Arrondissement 18
Montmartre Cemetery
The Montmartre Cemetery was opened in 1825. Like the two larger Parisian cemeteries, Père Lachaise (1804) in the east and Montparnasse (1824) in the South, it was located just outside the Paris Farmers-General Wall after laws were passed banning the burying of corpses within the city.
The cemetery was laid out in an abandoned gypsum quarry that had been used as a mass grave for the bodies of the Swiss Guards killed when the Tuileries Palace was stormed in 1792. Its official name is Cimitière du Nord.
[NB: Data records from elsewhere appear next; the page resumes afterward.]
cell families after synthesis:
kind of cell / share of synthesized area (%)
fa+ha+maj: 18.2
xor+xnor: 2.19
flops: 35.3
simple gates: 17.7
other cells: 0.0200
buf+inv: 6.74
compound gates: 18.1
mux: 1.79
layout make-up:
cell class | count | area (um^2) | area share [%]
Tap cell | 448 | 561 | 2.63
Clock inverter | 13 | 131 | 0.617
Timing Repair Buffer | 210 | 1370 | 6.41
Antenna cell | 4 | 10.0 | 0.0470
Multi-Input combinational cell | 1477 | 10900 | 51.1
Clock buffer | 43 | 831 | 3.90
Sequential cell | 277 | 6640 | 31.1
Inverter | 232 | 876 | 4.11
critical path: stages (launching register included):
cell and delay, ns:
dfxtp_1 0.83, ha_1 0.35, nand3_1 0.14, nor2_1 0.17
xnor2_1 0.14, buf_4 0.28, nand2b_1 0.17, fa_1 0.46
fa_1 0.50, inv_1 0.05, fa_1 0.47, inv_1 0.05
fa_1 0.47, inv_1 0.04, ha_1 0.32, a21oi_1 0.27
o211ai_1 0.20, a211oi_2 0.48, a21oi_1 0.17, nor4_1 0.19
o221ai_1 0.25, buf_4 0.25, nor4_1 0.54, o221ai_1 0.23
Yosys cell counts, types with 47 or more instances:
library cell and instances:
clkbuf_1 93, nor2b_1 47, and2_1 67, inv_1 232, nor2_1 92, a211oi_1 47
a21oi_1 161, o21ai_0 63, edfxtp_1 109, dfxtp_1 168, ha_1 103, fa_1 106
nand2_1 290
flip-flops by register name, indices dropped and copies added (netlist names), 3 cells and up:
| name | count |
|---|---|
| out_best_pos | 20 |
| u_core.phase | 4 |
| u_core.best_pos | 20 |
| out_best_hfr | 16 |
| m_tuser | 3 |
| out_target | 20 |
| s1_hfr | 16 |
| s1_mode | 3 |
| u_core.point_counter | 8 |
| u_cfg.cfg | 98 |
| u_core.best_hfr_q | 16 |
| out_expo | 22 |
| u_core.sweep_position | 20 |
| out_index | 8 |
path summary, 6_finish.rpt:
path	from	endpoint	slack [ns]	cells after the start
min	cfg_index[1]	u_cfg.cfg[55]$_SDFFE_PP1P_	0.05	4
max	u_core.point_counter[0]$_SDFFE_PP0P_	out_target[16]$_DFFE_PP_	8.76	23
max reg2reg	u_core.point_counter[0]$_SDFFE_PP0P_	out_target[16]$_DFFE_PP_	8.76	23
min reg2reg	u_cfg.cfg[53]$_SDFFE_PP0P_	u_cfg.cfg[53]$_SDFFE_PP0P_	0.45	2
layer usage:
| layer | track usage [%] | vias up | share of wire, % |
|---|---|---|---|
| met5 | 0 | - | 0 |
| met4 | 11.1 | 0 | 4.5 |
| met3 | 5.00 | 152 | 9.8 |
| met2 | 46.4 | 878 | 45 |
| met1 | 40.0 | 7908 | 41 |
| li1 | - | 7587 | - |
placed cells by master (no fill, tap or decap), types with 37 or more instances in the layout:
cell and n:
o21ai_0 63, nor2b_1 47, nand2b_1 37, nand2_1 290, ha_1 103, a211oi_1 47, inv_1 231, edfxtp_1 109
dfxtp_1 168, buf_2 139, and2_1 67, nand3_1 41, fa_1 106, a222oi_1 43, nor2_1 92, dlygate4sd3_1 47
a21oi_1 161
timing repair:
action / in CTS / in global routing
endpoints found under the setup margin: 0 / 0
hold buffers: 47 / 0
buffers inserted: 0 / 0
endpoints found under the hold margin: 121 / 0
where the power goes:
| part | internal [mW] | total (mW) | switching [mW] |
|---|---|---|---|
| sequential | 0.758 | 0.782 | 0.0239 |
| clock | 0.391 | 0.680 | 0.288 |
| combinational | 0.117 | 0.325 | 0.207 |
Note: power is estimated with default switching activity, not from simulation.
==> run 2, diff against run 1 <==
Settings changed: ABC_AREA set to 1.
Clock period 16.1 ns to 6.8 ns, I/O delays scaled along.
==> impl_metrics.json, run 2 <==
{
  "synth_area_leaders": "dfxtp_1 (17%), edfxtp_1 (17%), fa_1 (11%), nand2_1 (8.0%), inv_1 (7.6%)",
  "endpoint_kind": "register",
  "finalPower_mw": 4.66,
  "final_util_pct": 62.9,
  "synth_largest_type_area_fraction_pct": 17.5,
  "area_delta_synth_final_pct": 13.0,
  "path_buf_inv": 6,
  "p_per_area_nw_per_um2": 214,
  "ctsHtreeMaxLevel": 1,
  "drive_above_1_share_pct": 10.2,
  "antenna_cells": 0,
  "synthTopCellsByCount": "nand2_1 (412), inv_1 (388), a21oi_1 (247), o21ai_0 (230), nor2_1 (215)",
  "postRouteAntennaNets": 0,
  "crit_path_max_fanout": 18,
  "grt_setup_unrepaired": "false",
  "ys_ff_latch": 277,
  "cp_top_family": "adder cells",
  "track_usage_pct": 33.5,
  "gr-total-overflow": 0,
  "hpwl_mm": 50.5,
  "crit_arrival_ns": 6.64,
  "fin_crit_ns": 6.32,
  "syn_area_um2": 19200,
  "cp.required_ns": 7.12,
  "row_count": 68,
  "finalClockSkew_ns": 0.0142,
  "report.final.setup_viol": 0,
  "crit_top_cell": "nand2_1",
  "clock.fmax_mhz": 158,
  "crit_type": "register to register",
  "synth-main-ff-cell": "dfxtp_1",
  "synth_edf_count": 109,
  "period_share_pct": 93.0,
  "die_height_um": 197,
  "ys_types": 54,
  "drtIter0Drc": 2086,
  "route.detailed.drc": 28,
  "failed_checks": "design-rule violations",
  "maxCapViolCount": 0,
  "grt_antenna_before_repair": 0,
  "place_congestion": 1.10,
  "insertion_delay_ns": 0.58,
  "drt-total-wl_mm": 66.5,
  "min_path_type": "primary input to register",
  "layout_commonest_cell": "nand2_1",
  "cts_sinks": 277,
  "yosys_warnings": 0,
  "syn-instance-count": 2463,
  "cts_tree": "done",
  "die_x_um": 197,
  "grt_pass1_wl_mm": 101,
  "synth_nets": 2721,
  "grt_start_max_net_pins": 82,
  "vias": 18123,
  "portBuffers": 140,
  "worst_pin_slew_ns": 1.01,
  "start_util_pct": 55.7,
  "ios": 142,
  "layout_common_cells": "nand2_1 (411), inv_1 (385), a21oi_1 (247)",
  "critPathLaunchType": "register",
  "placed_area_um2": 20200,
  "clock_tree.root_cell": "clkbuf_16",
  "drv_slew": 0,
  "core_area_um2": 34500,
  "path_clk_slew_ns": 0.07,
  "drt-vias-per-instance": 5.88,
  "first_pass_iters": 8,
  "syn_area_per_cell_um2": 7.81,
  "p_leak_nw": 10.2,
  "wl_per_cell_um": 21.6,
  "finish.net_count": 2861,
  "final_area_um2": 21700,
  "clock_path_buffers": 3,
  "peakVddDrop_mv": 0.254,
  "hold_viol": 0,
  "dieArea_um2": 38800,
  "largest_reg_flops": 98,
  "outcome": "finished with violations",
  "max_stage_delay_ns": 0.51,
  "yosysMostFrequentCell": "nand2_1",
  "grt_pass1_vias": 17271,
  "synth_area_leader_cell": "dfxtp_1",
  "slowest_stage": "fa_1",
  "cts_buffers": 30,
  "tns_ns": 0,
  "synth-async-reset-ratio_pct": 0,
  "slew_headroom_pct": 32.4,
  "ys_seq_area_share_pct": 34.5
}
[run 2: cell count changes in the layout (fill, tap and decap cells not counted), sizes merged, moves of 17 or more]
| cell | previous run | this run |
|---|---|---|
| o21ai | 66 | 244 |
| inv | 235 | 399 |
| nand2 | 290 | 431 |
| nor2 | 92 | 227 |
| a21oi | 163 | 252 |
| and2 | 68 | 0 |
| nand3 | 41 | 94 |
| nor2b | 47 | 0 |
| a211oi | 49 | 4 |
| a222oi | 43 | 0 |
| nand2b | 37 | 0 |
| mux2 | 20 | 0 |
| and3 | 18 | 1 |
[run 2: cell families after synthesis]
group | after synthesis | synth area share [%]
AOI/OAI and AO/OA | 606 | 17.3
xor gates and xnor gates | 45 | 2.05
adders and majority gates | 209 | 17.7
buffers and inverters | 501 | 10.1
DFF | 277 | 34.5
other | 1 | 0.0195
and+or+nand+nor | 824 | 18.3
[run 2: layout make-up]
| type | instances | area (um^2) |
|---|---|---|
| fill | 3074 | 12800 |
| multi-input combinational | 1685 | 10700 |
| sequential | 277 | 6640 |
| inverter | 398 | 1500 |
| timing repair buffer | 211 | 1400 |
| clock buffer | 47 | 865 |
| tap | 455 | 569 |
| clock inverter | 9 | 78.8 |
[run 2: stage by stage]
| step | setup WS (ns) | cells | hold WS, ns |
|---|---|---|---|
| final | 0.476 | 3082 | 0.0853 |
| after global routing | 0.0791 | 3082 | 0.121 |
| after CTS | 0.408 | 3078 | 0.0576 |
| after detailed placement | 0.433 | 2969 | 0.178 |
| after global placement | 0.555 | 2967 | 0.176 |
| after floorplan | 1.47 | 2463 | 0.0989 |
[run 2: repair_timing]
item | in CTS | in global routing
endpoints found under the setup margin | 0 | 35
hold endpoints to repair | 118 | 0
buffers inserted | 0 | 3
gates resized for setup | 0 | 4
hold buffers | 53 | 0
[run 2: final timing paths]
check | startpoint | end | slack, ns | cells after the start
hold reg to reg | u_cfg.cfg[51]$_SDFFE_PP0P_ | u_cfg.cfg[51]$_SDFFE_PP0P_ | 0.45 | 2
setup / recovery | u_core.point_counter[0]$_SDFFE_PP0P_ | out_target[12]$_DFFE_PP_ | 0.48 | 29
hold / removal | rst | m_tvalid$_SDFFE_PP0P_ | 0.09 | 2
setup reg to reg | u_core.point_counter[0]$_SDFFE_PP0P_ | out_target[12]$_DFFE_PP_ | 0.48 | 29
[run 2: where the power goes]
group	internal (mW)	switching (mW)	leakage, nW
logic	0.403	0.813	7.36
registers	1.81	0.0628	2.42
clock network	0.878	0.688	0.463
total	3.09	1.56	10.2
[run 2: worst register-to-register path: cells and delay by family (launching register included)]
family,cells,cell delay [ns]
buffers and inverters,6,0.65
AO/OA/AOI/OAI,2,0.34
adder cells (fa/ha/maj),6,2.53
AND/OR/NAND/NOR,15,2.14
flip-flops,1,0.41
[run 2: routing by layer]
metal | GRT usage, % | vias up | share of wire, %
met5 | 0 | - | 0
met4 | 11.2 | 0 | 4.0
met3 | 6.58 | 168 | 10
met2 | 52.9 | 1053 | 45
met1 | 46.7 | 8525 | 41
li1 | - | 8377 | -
[config.mk]
export PLATFORM = sky130hd
export DESIGN_NAME = packet_serial_link_adapter_unit
export DESIGN_NICKNAME = d
export VERILOG_FILES = /design/src/rtl/psla_pkg.sv /design/src/rtl/psla_ram.sv /design/src/rtl/packet_serial_link_adapter_unit.sv
export SDC_FILE = /design/constraint.sdc
export NUM_CORES = 2
export LEC_CHECK = 0
export BUFFER_PORTS_ARGS = -buffer_cell sky130_fd_sc_hd__buf_2
export CORE_ASPECT_RATIO = 0.75
export CORE_MARGIN = 3
export CORE_UTILIZATION = 50
export CTS_BUF_LIST = sky130_fd_sc_hd__clkbuf_4 sky130_fd_sc_hd__clkbuf_8
export CTS_CLUSTER_DIAMETER = 100
export DETAILED_ROUTE_END_ITERATION = 12
export GPL_ROUTABILITY_DRIVEN = 0
export PLACE_DENSITY = 0.65
export SLEW_MARGIN = 20
export SYNTH_ARGS = -nofsm -noshare
export SYNTH_HDL_FRONTEND = slang
export SYNTH_SLANG_ARGS = --single-unit
[constraint.sdc]
create_clock -name clk -period 15.6 [get_ports clk]
set_clock_uncertainty 0.2 [all_clocks]
set_input_delay 2.34 -clock clk [delete_from_list [all_inputs] [get_ports clk]]
set_output_delay 2.34 -clock clk [all_outputs]
set_load 0.02 [all_outputs]
**config.mk**
```make
export PLATFORM = sky130hd
export DESIGN_NAME = timing_wheel_scheduler
export DESIGN_NICKNAME = d
export VERILOG_FILES = /design/src/rtl/tws_pkg.sv /design/src/rtl/timing_wheel_scheduler.sv /design/src/rtl/tws_div.sv /design/src/rtl/tws_cell.sv
export SDC_FILE = /design/constraint.sdc
export NUM_CORES = 2
export LEC_CHECK = 0
export BUFFER_PORTS_ARGS = -buffer_cell sky130_fd_sc_hd__buf_2
export CAP_MARGIN = 20
export CORE_MARGIN = 5
export CORE_UTILIZATION = 30
export CTS_CLUSTER_DIAMETER = 120
export CTS_CLUSTER_SIZE = 30
export DETAILED_ROUTE_END_ITERATION = 16
export PLACE_DENSITY_LB_ADDON = 0.12
export SLEW_MARGIN = 20
export SYNTH_ARGS = -nofsm -noshare
export SYNTH_HDL_FRONTEND = slang
export SYNTH_SLANG_ARGS = --single-unit
export TNS_END_PERCENT = 20
```
**constraint.sdc**
```tcl
create_clock -name clk -period 6.8 [get_ports clk]
set_input_delay 1.36 -clock clk [delete_from_list [all_inputs] [get_ports clk]]
set_output_delay 1.36 -clock clk [all_outputs]
set_load 0.05 [all_outputs]
```
**src/hdl/edl_pkg.sv**
```systemverilog
// Package for the definition-file lexer: mode and event codes, character constants
// and the per-byte lexing functions. No dependencies.
package edl_pkg;

	typedef enum logic [2:0] {
		M_OUT  = 3'd0,
		M_CMT  = 3'd1,
		M_HDR  = 3'd2,
		M_IN   = 3'd3,
		M_WORD = 3'd4,
		M_STR  = 3'd5,
		M_INT  = 3'd6,
		M_DEC  = 3'd7
	} mode_t;

	typedef enum logic [3:0] {
		EV_PAY   = 4'd0,
		EV_ODEF  = 4'd1,
		EV_CDEF  = 4'd2,
		EV_OPAR  = 4'd3,
		EV_CPAR  = 4'd4,
		EV_OBRC  = 4'd5,
		EV_CBRC  = 4'd6,
		EV_SEMI  = 4'd7,
		EV_QUES  = 4'd8,
		EV_NL    = 4'd9,
		EV_COMMA = 4'd10,
		EV_WORD  = 4'd11,
		EV_STR   = 4'd12,
		EV_INT   = 4'd13,
		EV_DEC   = 4'd14,
		EV_END   = 4'd15
	} event_t;

	localparam logic [7:0] CH_SLASH = 8'h2F;
	localparam logic [7:0] CH_STAR  = 8'h2A;
	localparam logic [7:0] CH_DOT   = 8'h2E;
	localparam logic [7:0] CH_MINUS = 8'h2D;
	localparam logic [7:0] CH_QUES  = 8'h3F;
	localparam logic [7:0] CH_SEMI  = 8'h3B;
	localparam logic [7:0] CH_LPAR  = 8'h28;
	localparam logic [7:0] CH_RPAR  = 8'h29;
	localparam logic [7:0] CH_LBRC  = 8'h7B;
	localparam logic [7:0] CH_RBRC  = 8'h7D;
	localparam logic [7:0] CH_COMMA = 8'h2C;
	localparam logic [7:0] CH_CR    = 8'h0D;
	localparam logic [7:0] CH_LF    = 8'h0A;
	localparam logic [7:0] CH_TAB   = 8'h09;
	localparam logic [7:0] CH_SPACE = 8'h20;
	localparam logic [7:0] CH_QUOTE = 8'h22;
	localparam logic [7:0] CH_ZERO  = 8'h30;
	localparam logic [7:0] CH_NINE  = 8'h39;

	// Outcome of lexing one byte in inside mode
	typedef struct packed {
		mode_t  mode;
		logic   consume;
		logic   has_ev;
		event_t ev;
	} inside_t;

	// Outcome of lexing one byte in any mode: up to two events
	typedef struct packed {
		mode_t      mode;
		logic       consume;
		logic [1:0] n;
		event_t     ev0;
		event_t     ev1;
	} lex_t;

	function automatic logic is_digit(logic [7:0] c);
		return (c >= CH_ZERO) && (c <= CH_NINE);
	endfunction

	// Lex one byte in inside mode; pv marks a valid lookahead byte
	function automatic inside_t lex_inside(logic [7:0] c, logic [7:0] peek, logic pv);
		inside_t r;
		r.mode    = M_IN;
		r.consume = 1'b0;
		r.has_ev  = 1'b1;
		r.ev      = EV_PAY;
		case (c) inside
			CH_STAR: begin
				r.has_ev  = pv && (peek == CH_SLASH);
				r.consume = r.has_ev;
				r.ev      = EV_CDEF;
				if (r.has_ev)
					r.mode = M_OUT;
			end
			CH_LPAR:  r.ev = EV_OPAR;
			CH_RPAR:  r.ev = EV_CPAR;
			CH_LBRC:  r.ev = EV_OBRC;
			CH_RBRC:  r.ev = EV_CBRC;
			CH_SEMI:  r.ev = EV_SEMI;
			CH_QUES:  r.ev = EV_QUES;
			CH_COMMA: r.ev = EV_COMMA;
			CH_CR: begin
				r.ev      = EV_NL;
				r.consume = pv && (peek == CH_LF);
			end
			CH_LF:    r.ev = EV_NL;
			CH_SPACE, CH_TAB: r.has_ev = 1'b0;
			CH_QUOTE: begin
				r.has_ev = 1'b0;
				r.mode   = M_STR;
			end
			default: begin
				r.mode = ((c == CH_MINUS) || is_digit(c)) ? M_INT : M_WORD;
				r.ev   = EV_PAY;
			end
		endcase
		return r;
	endfunction

	// Lex one byte in the given mode
	function automatic lex_t lex_byte(mode_t mode, logic [7:0] c, logic [7:0] peek,
			logic pv);
		lex_t    r;
		inside_t t;
		logic    word_end;
		logic    num_end;
		r.mode    = mode;
		r.consume = 1'b0;
		r.n       = 2'd0;
		r.ev0     = EV_PAY;
		r.ev1     = EV_PAY;
		t         = lex_inside(c, peek, pv);
		word_end  = (c == CH_SLASH && pv && peek == CH_STAR) || c == CH_LPAR ||
			c == CH_SPACE || c == CH_CR || c == CH_LF || c == CH_TAB;
		num_end   = c == CH_RPAR || c == CH_TAB || c == CH_COMMA || c == CH_SPACE;
		unique case (mode)
			M_OUT: begin
				if (c == CH_SLASH && pv) begin
					if (peek == CH_STAR) begin
						r.mode = M_HDR;
						r.n    = 2'd1;
						r.ev0  = EV_ODEF;
					end else if (peek == CH_SLASH) begin
						r.mode = M_CMT;
					end
				end
			end
			M_CMT: begin
				if (c == CH_LF)
					r.mode = M_OUT;
			end
			M_HDR: begin
				if (c == CH_SPACE)
					r.mode = M_IN;
			end
			M_IN: begin
				r.mode    = t.mode;
				r.consume = t.consume;
				r.n       = {1'b0, t.has_ev};
				r.ev0     = t.ev;
			end
			M_WORD: begin
				if (word_end) begin
					r.mode    = t.mode;
					r.consume = t.consume;
					r.n       = t.has_ev ? 2'd2 : 2'd1;
					r.ev0     = EV_WORD;
					r.ev1     = t.ev;
				end else begin
					r.n = 2'd1;
				end
			end
			M_STR: begin
				r.n = 2'd1;
				if (c == CH_QUOTE) begin
					r.mode = M_IN;
					r.ev0  = EV_STR;
				end
			end
			M_INT, M_DEC: begin
				if (is_digit(c) || c == CH_DOT) begin
					r.n = 2'd1;
					if (c == CH_DOT)
						r.mode = M_DEC;
				end else if (num_end) begin
					r.mode    = t.mode;
					r.consume = t.consume;
					r.n       = t.has_ev ? 2'd2 : 2'd1;
					r.ev0     = (mode == M_INT) ? EV_INT : EV_DEC;
					r.ev1     = t.ev;
				end else begin
					// keep the byte that turns the number into a word
					r.mode = M_WORD;
					r.n    = 2'd1;
				end
			end
		endcase
		return r;
	endfunction

endpackage

```
**src/hdl/edl_if.sv**
```systemverilog
// Handshake channels of the definition-file lexer: character input and event output.
// Depends on nothing.
interface edl_in_if;
	logic       valid;
	logic       ready;
	logic [7:0] ch;
	logic       end_of_input;

	modport source (output valid, output ch, output end_of_input, input ready);
	modport sink (input valid, input ch, input end_of_input, output ready);
endinterface

interface edl_out_if;
	logic       valid;
	logic       ready;
	logic [3:0] event_res;
	logic [7:0] data_byte;
	logic       last;

	modport source (output valid, output event_res, output data_byte, output last,
		input ready);
	modport sink (input valid, input event_res, input data_byte, input last,
		output ready);
endinterface

```
**src/hdl/entity_definition_lexer.sv**
```systemverilog
// Lexer for a bracketed definition format, one character per beat.
// Depends on edl_pkg and on the channels in edl_if.sv.
//
// Use: characters enter on the chars channel, one per beat; a beat with
// end_of_input set closes the stream (its ch is ignored). Each character is
// held for one beat and lexed when the next one arrives, as its lookahead.
// Events leave on the tokens channel: payload characters (event 0) and
// token kinds, with last marking the final event caused by one input beat.
// An input beat causes zero to three events.
// The events of an accepted beat appear in the next cycle.
// Throughput: one input beat per cycle while tokens.ready is high, if it
// causes at most one event; a beat with more events holds the input until
// the three-entry result register drains, one event per cycle while
// tokens.ready is high. End of input returns the lexer to outside mode, nothing held.
// Reset: outside mode, nothing held, result register empty.
// Stall: while tokens.ready is low the result register holds; chars.ready
// stays high only when the result register is empty or its last event is
// being taken in that cycle.
module entity_definition_lexer
	import edl_pkg::*;
(
	input  logic             clk,
	input  logic             arst_n,
	edl_in_if.sink           chars,
	edl_out_if.source        tokens
);

	mode_t      mode_q;
	logic [7:0] held_q;
	logic       held_valid_q;
	logic       skip_q;

	event_t     ev_s1 [3];
	logic [7:0] char_s1;
	logic [1:0] cnt_s1;
	logic [1:0] rd_q;

	lex_t       lx;
	logic       do_lex;
	logic       in_acc;
	logic       out_last;
	logic [1:0] nl;
	event_t     ev_cur;

	// Lex the held byte with the incoming one as lookahead
	always_comb begin
		lx     = lex_byte(mode_q, held_q, chars.ch, !chars.end_of_input);
		do_lex = held_valid_q && !skip_q;
		nl     = do_lex ? lx.n : 2'd0;
	end

	assign out_last     = (rd_q == (cnt_s1 - 2'd1));
	assign tokens.valid = (rd_q != cnt_s1);
	assign chars.ready  = !tokens.valid || (tokens.ready && out_last);
	assign in_acc       = chars.valid && chars.ready;

	// Advance lexer state on each accepted beat
	always_ff @(posedge clk or negedge arst_n) begin
		if (!arst_n) begin
			mode_q       <= M_OUT;
			held_q       <= 8'd0;
			held_valid_q <= 1'b0;
			skip_q       <= 1'b0;
		end else if (in_acc) begin
			if (chars.end_of_input) begin
				mode_q       <= M_OUT;
				held_q       <= 8'd0;
				held_valid_q <= 1'b0;
				skip_q       <= 1'b0;
			end else begin
				if (do_lex)
					mode_q <= lx.mode;
				skip_q       <= do_lex && lx.consume;
				held_q       <= chars.ch;
				held_valid_q <= 1'b1;
			end
		end
	end

	// Load the result register; the end event follows any lexed events
	always_ff @(posedge clk) begin
		if (in_acc) begin
			ev_s1[0] <= (chars.end_of_input && nl == 2'd0) ? EV_END : lx.ev0;
			ev_s1[1] <= (chars.end_of_input && nl == 2'd1) ? EV_END : lx.ev1;
			ev_s1[2] <= EV_END;
			char_s1  <= held_q;
		end
	end

	// Count and read pointer of the result register
	always_ff @(posedge clk or negedge arst_n) begin
		if (!arst_n) begin
			cnt_s1 <= 2'd0;
			rd_q   <= 2'd0;
		end else if (in_acc) begin
			cnt_s1 <= nl + {1'b0, chars.end_of_input};
			rd_q   <= 2'd0;
		end else if (tokens.valid && tokens.ready) begin
			rd_q <= rd_q + 2'd1;
		end
	end

	// Drive the event under the read pointer
	always_comb begin
		case (rd_q)
			2'd0:    ev_cur = ev_s1[0];
			2'd1:    ev_cur = ev_s1[1];
			default: ev_cur = ev_s1[2];
		endcase
	end

	assign tokens.event_res = ev_cur;
	assign tokens.data_byte = (ev_cur == EV_PAY) ? char_s1 : 8'd0;
	assign tokens.last      = out_last;

	// Input is never refused while no event waits
	a_ready_when_empty: assert property (@(posedge clk) disable iff (!arst_n)
		!tokens.valid |-> chars.ready)
		else $error("input stalled with empty result register");

	// An end-of-input beat always yields events and clears the lexer
	a_eoi_events: assert property (@(posedge clk) disable iff (!arst_n)
		(chars.valid && chars.ready && chars.end_of_input) |=>
			(tokens.valid && !held_valid_q && mode_q == M_OUT))
		else $error("end of input not reported or state not cleared");

	// The read pointer never passes the event count
	a_rd_bound: assert property (@(posedge clk) disable iff (!arst_n)
		rd_q <= cnt_s1)
		else $error("read pointer beyond event count");

endmodule

```
**src/flat_wrapper.sv**
```systemverilog
// flat-port wrapper written by rule: the top's interface ports become plain ports
module entity_definition_lexer_flat import edl_pkg::*;
  (clk, arst_n, chars_valid, chars_ch, chars_end_of_input, chars_ready, tokens_valid, tokens_event_res, tokens_data_byte, tokens_last, tokens_ready);
  edl_in_if chars_i ();
  edl_out_if tokens_i ();
  input  logic clk;
  input  logic arst_n;
  input wire logic [$bits(chars_i.valid)-1:0] chars_valid;
  input wire logic [$bits(chars_i.ch)-1:0] chars_ch;
  input wire logic [$bits(chars_i.end_of_input)-1:0] chars_end_of_input;
  output wire logic [$bits(chars_i.ready)-1:0] chars_ready;
  output wire logic [$bits(tokens_i.valid)-1:0] tokens_valid;
  output wire logic [$bits(tokens_i.event_res)-1:0] tokens_event_res;
  output wire logic [$bits(tokens_i.data_byte)-1:0] tokens_data_byte;
  output wire logic [$bits(tokens_i.last)-1:0] tokens_last;
  input wire logic [$bits(tokens_i.ready)-1:0] tokens_ready;
  assign chars_i.valid = chars_valid;
  assign chars_i.ch = chars_ch;
  assign chars_i.end_of_input = chars_end_of_input;
  assign chars_ready = chars_i.ready;
  assign tokens_valid = tokens_i.valid;
  assign tokens_event_res = tokens_i.event_res;
  assign tokens_data_byte = tokens_i.data_byte;
  assign tokens_last = tokens_i.last;
  assign tokens_i.ready = tokens_ready;
  entity_definition_lexer u_core (.clk(clk), .arst_n(arst_n), .chars(chars_i), .tokens(tokens_i));
endmodule
```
Philippe Buonarroti (1761-1837), the Italian revolutionary who resurrected Babeuf’s communist and insurrectionist politics in France from 1830 onwards, is buried here.
This is also where on May 23 1871 Louise Michel sheltered behind the tombstone of Henri Murger as the Versaillais troops shelled the Communards. From there she made her way to top of the Montmartre Hill, to the National Guard post at the corner of the old Rue des Rosiers and Rue de la Bonne, now 36 rue du Chevalier de la Barre, to exchange herself for her mother as a prisoner.
Émile Zola (1840-1902) was one of the many other radicals who was buried in Montmartre Cemetery. His, however, was, only a temporary burial. Six years later his remains were moved to the Panthéon. During the ceremony, Alfred Dreyfus (who had been pardoned two years earlier) was shot twice and wounded in the arm by a nationalist who was later acquitted on the grounds that it was ‘a natural nationalist act’.
His wonderful art nouveau tomb designed by Frantz Jourdain and sculpted by one of Zola’s oldest friends, Philippe Solari, can still be seen near the entrance to the cemetery.